GraffBirk_TheySayISay_lgThis tipsheet will help you see distinctive kinds of claims you can make. It uses the idea of “templates” — or rhetorical cues — laid out in They Say / I Say:  The Moves That Matter in Academic Writing, by Gerald Graf and Cathy Birkenstein (New York:  W. W. Norton, 2006). Basically, these are phrases scholarly writers use to signal particular intellectual tasks involved in developing stances.

These may seem clunky and artificial at first, but once you know to look for them, you’ll actually see them everywhere in academic writing, and using them will start feeling natural. In addition to helping signal your claims to your reader, you can also use them as an exercise for yourself, to help you figure out what claims you might be able to make.

The examples below demonstrate types of claims you could make in your Formal Analysis (using Harris’s notions of counter, forward, and extend here).

Claims that forward another writer’s work in order to counter conventional wisdom or more obvious observations

Most viewers today would assume (or would readily see) that  ___________.  But by using Burke’s concept of ___________, an alternate meaning emerges in these images.  (Or, by analyzing for ____________, as Barnet demonstrates, we can see a different pattern.)

Like most portraits, these seem at first to _______________, but by analyzing the technique of ____________, I will explore the way they can instead be read as ________________. [Note that Burke and/or Barnet are only implicit here, but they would be cited for the ideas.]

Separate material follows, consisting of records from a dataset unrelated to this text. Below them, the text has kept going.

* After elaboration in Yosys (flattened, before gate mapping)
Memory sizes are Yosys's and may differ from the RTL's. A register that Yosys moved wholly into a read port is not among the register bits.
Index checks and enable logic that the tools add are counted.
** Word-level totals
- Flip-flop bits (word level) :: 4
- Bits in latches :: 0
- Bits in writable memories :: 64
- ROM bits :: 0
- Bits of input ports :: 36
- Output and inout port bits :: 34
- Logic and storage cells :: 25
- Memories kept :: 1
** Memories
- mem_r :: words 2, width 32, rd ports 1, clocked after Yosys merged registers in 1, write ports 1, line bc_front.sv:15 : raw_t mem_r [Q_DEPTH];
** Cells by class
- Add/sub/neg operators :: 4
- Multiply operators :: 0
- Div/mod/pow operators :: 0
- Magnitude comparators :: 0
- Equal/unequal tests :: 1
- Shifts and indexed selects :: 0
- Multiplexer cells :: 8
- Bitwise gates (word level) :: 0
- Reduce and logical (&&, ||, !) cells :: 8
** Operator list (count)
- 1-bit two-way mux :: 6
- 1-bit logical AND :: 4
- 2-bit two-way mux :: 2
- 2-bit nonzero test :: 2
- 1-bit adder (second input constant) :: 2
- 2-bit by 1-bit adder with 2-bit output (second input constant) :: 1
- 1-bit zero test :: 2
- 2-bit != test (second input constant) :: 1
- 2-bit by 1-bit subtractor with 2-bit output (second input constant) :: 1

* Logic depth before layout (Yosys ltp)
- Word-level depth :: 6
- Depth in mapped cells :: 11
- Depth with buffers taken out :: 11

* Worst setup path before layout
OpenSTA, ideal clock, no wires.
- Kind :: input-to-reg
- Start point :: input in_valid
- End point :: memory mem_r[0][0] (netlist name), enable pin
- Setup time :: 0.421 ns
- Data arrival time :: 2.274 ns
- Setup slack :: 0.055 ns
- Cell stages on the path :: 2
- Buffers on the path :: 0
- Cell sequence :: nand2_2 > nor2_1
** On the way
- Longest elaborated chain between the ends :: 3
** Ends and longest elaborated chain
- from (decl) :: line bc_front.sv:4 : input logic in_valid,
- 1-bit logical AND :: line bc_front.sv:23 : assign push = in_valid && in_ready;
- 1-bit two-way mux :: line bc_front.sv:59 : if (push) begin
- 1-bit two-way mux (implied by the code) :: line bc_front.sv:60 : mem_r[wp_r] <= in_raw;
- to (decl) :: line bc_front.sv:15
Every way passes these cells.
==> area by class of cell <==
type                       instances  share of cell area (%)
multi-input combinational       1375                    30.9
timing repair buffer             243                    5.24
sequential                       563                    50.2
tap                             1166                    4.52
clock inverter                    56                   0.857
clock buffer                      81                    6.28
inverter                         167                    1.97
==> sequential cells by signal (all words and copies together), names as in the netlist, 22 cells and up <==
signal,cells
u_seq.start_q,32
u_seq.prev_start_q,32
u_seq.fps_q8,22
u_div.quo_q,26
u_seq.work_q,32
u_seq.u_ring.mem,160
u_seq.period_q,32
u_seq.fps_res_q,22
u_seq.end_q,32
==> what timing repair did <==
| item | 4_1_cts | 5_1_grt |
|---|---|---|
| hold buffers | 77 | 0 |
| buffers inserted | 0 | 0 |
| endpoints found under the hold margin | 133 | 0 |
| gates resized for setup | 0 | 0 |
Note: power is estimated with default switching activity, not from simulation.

Claims that extend another writer’s work significantly beyond their own scope

Burke argues that the technique of _________ is used in portraits normally to create the effect of _____________, but I want to go further to suggest that it can also serve the purpose of _____________, especially in cases where ___________________.

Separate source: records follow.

File: src/rtl/iecbd_pkg.sv
// Shared types and constants for the IEC 61937 burst deframer.
// No dependencies; imported by every other RTL source file except the assertion header.
`default_nettype none

package iecbd_pkg;

    localparam int SAMPLE_W   = 16;
    localparam int TYPE_W     = 7;
    localparam int LEN_W      = 13;
    localparam int CFG_ADDR_W = 3;
    localparam int CFG_DATA_W = 32;

    // Preamble words and special data type
    localparam logic [SAMPLE_W-1:0] SYNC_A        = 16'hF872;
    localparam logic [SAMPLE_W-1:0] SYNC_B        = 16'h4E1F;
    localparam logic [SAMPLE_W-1:0] ZERO_WORD     = 16'h0000;
    localparam logic [TYPE_W-1:0]   TYPE_EXTENDED = 7'd31;

    // Configuration register
    localparam logic                CFG_IDX_ACC_TYPE = 1'b0;
    localparam logic [TYPE_W-1:0]   ACC_TYPE_RESET   = 7'd1;

    // Byte count codes
    localparam logic [1:0] CNT_NONE = 2'd0;
    localparam logic [1:0] CNT_ONE  = 2'd1;
    localparam logic [1:0] CNT_TWO  = 2'd2;

    typedef enum logic [3:0] {
        PH_Z0   = 4'd0,
        PH_Z1   = 4'd1,
        PH_Z2   = 4'd2,
        PH_Z3   = 4'd3,
        PH_SA   = 4'd4,
        PH_SB   = 4'd5,
        PH_TYPE = 4'd6,
        PH_LEN  = 4'd7,
        PH_DATA = 4'd8
    } t_phase;

    typedef struct packed {
        logic              locked;
        logic [1:0]        byte_count;
        logic [7:0]        first_byte;
        logic [7:0]        second_byte;
        logic              burst_end;
        logic [TYPE_W-1:0] burst_type;
        logic [LEN_W-1:0]  burst_bytes;
    } t_result;

endpackage

`default_nettype wire

File: src/rtl/iecbd_outq.sv
// Two-entry result queue between the core and the output channel, so a
// transfer can be taken while a result is stalled. Depends on iecbd_pkg.
`default_nettype none

module iecbd_outq import iecbd_pkg::*; (
    input  wire logic    i_clk,
    input  wire logic    i_rst_n,
    input  wire logic    i_push,
    input  wire t_result i_data,
    output logic         o_full,
    output logic         o_valid,
    input  wire logic    i_pop,
    output t_result      o_data
);

    t_result    r_mem [2];
    logic       r_wr_ptr;
    logic       r_rd_ptr;
    logic [1:0] r_count;
    logic [1:0] n_count;

    // storage
    always_ff @(posedge i_clk) begin
        if (i_push) begin
            r_mem[r_wr_ptr] <= i_data;
        end
    end

    always_comb begin
        n_count = r_count;
        case ({i_push, i_pop})
            2'b10:   n_count = r_count + 2'd1;
            2'b01:   n_count = r_count - 2'd1;
            default: n_count = r_count;
        endcase
    end

    // pointers and fill level
    always_ff @(posedge i_clk) begin
        if (!i_rst_n) begin
            r_wr_ptr <= 1'b0;
            r_rd_ptr <= 1'b0;
            r_count  <= 2'd0;
        end else begin
            if (i_push) r_wr_ptr <= ~r_wr_ptr;
            if (i_pop)  r_rd_ptr <= ~r_rd_ptr;
            r_count <= n_count;
        end
    end

    assign o_full  = r_count[1];
    assign o_valid = (r_count != 2'd0);
    assign o_data  = r_mem[r_rd_ptr];

endmodule

`default_nettype wire

File: config.mk
export PLATFORM = sky130hd
export DESIGN_NAME = iecbd_outq
export DESIGN_NICKNAME = d
export VERILOG_FILES = /design/src/rtl/iecbd_pkg.sv /design/src/rtl/iecbd_outq.sv
export SDC_FILE = /design/constraint.sdc
export NUM_CORES = 1
export LEC_CHECK = 0
export ABC_AREA = 0
export CORE_MARGIN = 5
export CORE_UTILIZATION = 61
export CTS_CLUSTER_DIAMETER = 50
export DETAILED_ROUTE_END_ITERATION = 6
export DONT_BUFFER_PORTS = 1
export GPL_ROUTABILITY_DRIVEN = 0
export PLACE_DENSITY_LB_ADDON = 0.2
export SLEW_MARGIN = 20
export SYNTH_ARGS = -nofsm -noshare
export SYNTH_HDL_FRONTEND = slang
export SYNTH_SLANG_ARGS = --single-unit
File: constraint.sdc
create_clock -name i_clk -period 3.6 [get_ports i_clk]
set_input_delay 0.54 -clock i_clk [delete_from_list [all_inputs] [get_ports i_clk]]
set_output_delay 0.54 -clock i_clk [all_outputs]
set_load 0.03 [all_outputs]
### Word level (Yosys, flattened, before mapping)

Memories as Yosys holds them, arrays and structs flattened. A register that Yosys moved wholly into a read port is not among the register bits.
Cells that the tools add are included.

| storage, ports and cells | value |
|---|---|
| output and inout port bits | 42 |
| word-level logic and storage cells | 17 |
| bits in writable memories | 80 |
| register bits | 4 |
| memories | 1 |

Memories:

| memory | words | width | rd ports | clocked after memory_dff | wr ports | line | source |
|---|---|---|---|---|---|---|---|
| r_mem | 2 | 40 | 1 | 1 | 1 | iecbd_outq.sv:16 | `t_result r_mem [2];` |

| cells by class | value |
|---|---|
| multiplexer cells | 5 |
| bitwise operators | 2 |
| add/subtract/negate cells | 2 |
| eq/ne operators | 2 |
| reductions and logical operators | 2 |

Operators by type and width:

| cell | count |
|---|---|
| $mux W1 | 4 |
| $pmux W2 S2 | 1 |
| $reduce_bool A2 Y1 | 2 |
| $add A2 B1 Y2 const B | 1 |
| $eq A2 B1 Y1 const B | 1 |
| $eq A2 B2 Y1 const B | 1 |
| $not A1 Y1 | 2 |
| $sub A2 B1 Y2 const B | 1 |

### Logic depth before layout (Yosys ltp)

| logic depth | value |
|---|---|
| depth in word-level cells | 3 |
| gate-level depth with buffers | 5 |
| gate-level depth less buffers | 5 |

### Worst setup path after synthesis

OpenSTA, ideal clock, no wires.

| timing | value |
|---|---|
| path kind | input port to flip-flop |
| start point | input port i_push |
| end point | memory r_mem[0][0] (netlist name), enable pin |
| setup time | 0.440 ns |
| path buffers | 0 |
| slack | 0.851 ns |
| stages on the path | 2 |
| required time | 3.160 ns |
| arrival | 2.310 ns |
| cells stage by stage | inv_1 > nor2_1 |

| on the way | value |
|---|---|
| word-level cells in the longest chain between the ends | 2 |

RTL lines:

| what | line | source |
|---|---|---|
| start: declaration | iecbd_outq.sv:8 | `input wire logic i_push,` |
| $mux W1 | iecbd_outq.sv:24 | `if (i_push) begin` |
| $mux W1 (implied by the code) | iecbd_outq.sv:25 | `r_mem[r_wr_ptr] <= i_data;` |
| end: declaration | iecbd_outq.sv:16 |  |

Every way passes these cells.

==> results.txt <==
Clock Latency Late Sink: 0.33 ns
critical path peak fanout: 40
Total GRT Usage: 14.9%
RR Endpoint: r_mem[1][0]
hold_buf cts: 0
H-Tree Depth: 3
clk buf depth: 2
Remaining DRCs: 0
worst min-delay path category: primary input to flop
clock slew at reported path FFs: 0.08 ns
CP top delay family: flip-flops
Total Wirelength: 4.63 mm
cell with the most instances after synthesis: edfxtp_1
Num CTS Buffers: 9
worst r2r src: r_wr_ptr
vias in the first global route: 1336
outcome: complete, no violations
Die Span X: 81.1 um
slowest cell on the critical path: dfxtp_2
HPWL after detailed placement: 3.03 mm
Initial DRC Count: 80
top area cells in the synthesized netlist: edfxtp_1 78%, mux2_2 15%, dfxtp_1 3.2%, and2_1 0.81%, buf_2 0.65%
fraction of layout cells with a size suffix above 1: 36.7%
Avg Vias per Cell: 5.56
final number of setup-violating endpoints: 0
Hold Path Origin: i_data[7]
first-pass GRT wire length: 6.86 mm
DP Area: 3160 um2
core region area: 4820 um2
LEAKAGE: 1.10 nW
Top FF cell, synth: edfxtp_1
skew final: 0.00425 ns
post_cts resized: 0
worst vdd rail ir drop: 0.000412 V
Worst Tran Pin Value: 0.942 ns
synthesized cell area: 3080 um2
crit path buf inv count: 0
area of the multi-input gates: 566 um2
setup slack, reg-to-reg: 2.04 ns
WS Path Type: flop to output pin
top cell type's share of synthesized area: 77.9%
Die Area: 6580 um2
final hold slack: 0.296 ns
critical path capture point type: output pin
Synth area leader: edfxtp_1
# fillers: 325
clock sinks: 85
Hold Fails Final Rpt: 0
number of vias in the routed layout: 1252
Async SR Flop Fraction: 0%
total congestion overflow: 0
commonest cells in the netlist: 80 x edfxtp_1, 40 x mux2_2, 5 x dfxtp_1
TritonRoute pass-1 iters: 4
# port buffers: 0
Ports: 86
Reg area: 2500 um2
number of diodes: 0
pin count of the biggest net entering global routing: 42
Finished Cell Area: 3380 um2
initial antenna violation count: 0
Avg Cell Area, Syn: 21.3 um2
worst-case reg-to-reg path depth: 1
clk root buf: clkbuf_8
Min-Delay Endpoint: r_mem[1][7]
area grow syn2layout: 9.78%
CTS tree: yes
Tmin final: 2.33 ns
Syn Nets: 190
type of origin of the critical path: flop
non-filler cells in the finished layout: 225
Netlist cell types: 16
CP required: 3.06 ns
power per cell area: 613 nW/um2
CP arrival: 1.79 ns
max_cap viols: 0
RSZ-0062 raised after global routing: false
chip height: 81.1 um
Site Rows: 25
Worst slew margin: 37.2%
top achievable clock speed: 429 MHz
crit-path max cell delay: 0.92 ns
DR WL/cell: 20.6 um
crit path cell chain: mux2_2
Final period util: 64.7%
post-placement cell count: 208
Ys Warns: 0
Yosys reg bits: 85
hold depth: 0
number of synthesized flops with an enable pin: 80
setup TNS: 0 ns
Slew Limit Fails: 0
antenna-violating nets left: 0
Seq/Total Area, Yosys: 81.2%
Post-CTS Repair Setup Buffers: 0
synthesized netlist cell count: 145
nets: 198
initial core utilization: 64.0%
sequential cells by signal (all words and copies together), names as in the netlist, named ones only:
name	flops
r_wr_ptr	1
r_rd_ptr	1
r_count	2
r_mem	80
stage by stage:
stage | utilization, % | total power (W) | setup slack, ns
floorplan | - | 0.00138 | 0.851
global placement | 65.5 | 0.00140 | 1.64
detailed placement | 65.5 | 0.00141 | 1.61
CTS | 69.8 | 0.00209 | 1.23
global route | 70.3 | 0.00215 | 1.17
finish | 70.3 | 0.00207 | 1.27
cell type report:
| class | count | area share [%] |
|---|---|---|
| Sequential cell | 85 | 74.0 |
| Multi-Input combinational cell | 55 | 16.7 |
| Clock buffer | 12 | 3.99 |
| Tap cell | 67 | 2.48 |
| Clock inverter | 4 | 2.14 |
| Timing Repair Buffer | 1 | 0.591 |
| Inverter | 1 | 0.111 |
placed cells by master, fill, tap and decap left out, types with 2 or more instances in the layout:
master and instances:
dfxtp_1 4, clkbuf_1 3, and2_1 3, mux2_2 40
clkbuf_8 9, bufinv_16 2, xnor2_1 2, edfxtp_1 80
worst max-delay path by stage:
stage / start / endpoint / slack, ns / cells past startpoint
global route: flop / o_data[26] / 1.17 / 1
global placement: flop / o_data[3] / 1.64 / 1
finish: flop / o_data[26] / 1.27 / 1
detailed placement: flop / o_data[28] / 1.61 / 1
floorplan: i_push / r_mem[0][0] / 0.85 / 2
CTS: flop / o_data[28] / 1.23 / 1
power breakdown:
| part | internal, W | leakage [nW] | switching [W] |
|---|---|---|---|
| Clock | 0.000391 | 0.101 | 0.000297 |
| Combinational | 0.0000653 | 0.209 | 0.000148 |
| Sequential | 0.00114 | 0.793 | 0.0000327 |
| Total | 0.00160 | 1.10 | 0.000478 |
routing by layer:
layer	part of all wire, %	up-vias	routed length [um]	track usage [%]
li1	-	579	-	-
met1	34	619	1590	15.6
met2	54	48	2490	24.7
met3	11	6	507	6.76
met4	1.1	0	49	8.61
met5	0	-	0	0
logic make-up after synthesis:
family	after synthesis	share of synthesized area, %
AOI/OAI and AO/OA	3	0.649
xor gates and xnor gates	3	0.852
adders and majority gates	1	0.406
buffers and inverters	5	0.771
DFF	85	81.2
muxes	40	14.6
and+or+nand+nor	8	1.54
Note: power is estimated with default switching activity, not from simulation.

Barnet identifies ____ categories of __________________, but in these portraits, we can see yet another category emerging, one that we  might call ___________________.

Barnet only hints at the idea that ______________; an analysis of these images will reveal specifically how this can be the case.

Claims that counter another writer’s work

Burke claims that the technique of ____________ creates an effect of ___________.  But in several of these portraits, that same technique is used instead to _______________.

Barnet shows clearly that _____________, but he ignores the possibility of ___________.

Although he does not overtly argue it, Burke seems to imply that ____________.  For example, in the context of _____________, he suggests that ____________.  An analysis of ____________ in these portraits, however, will show clearly that _______________.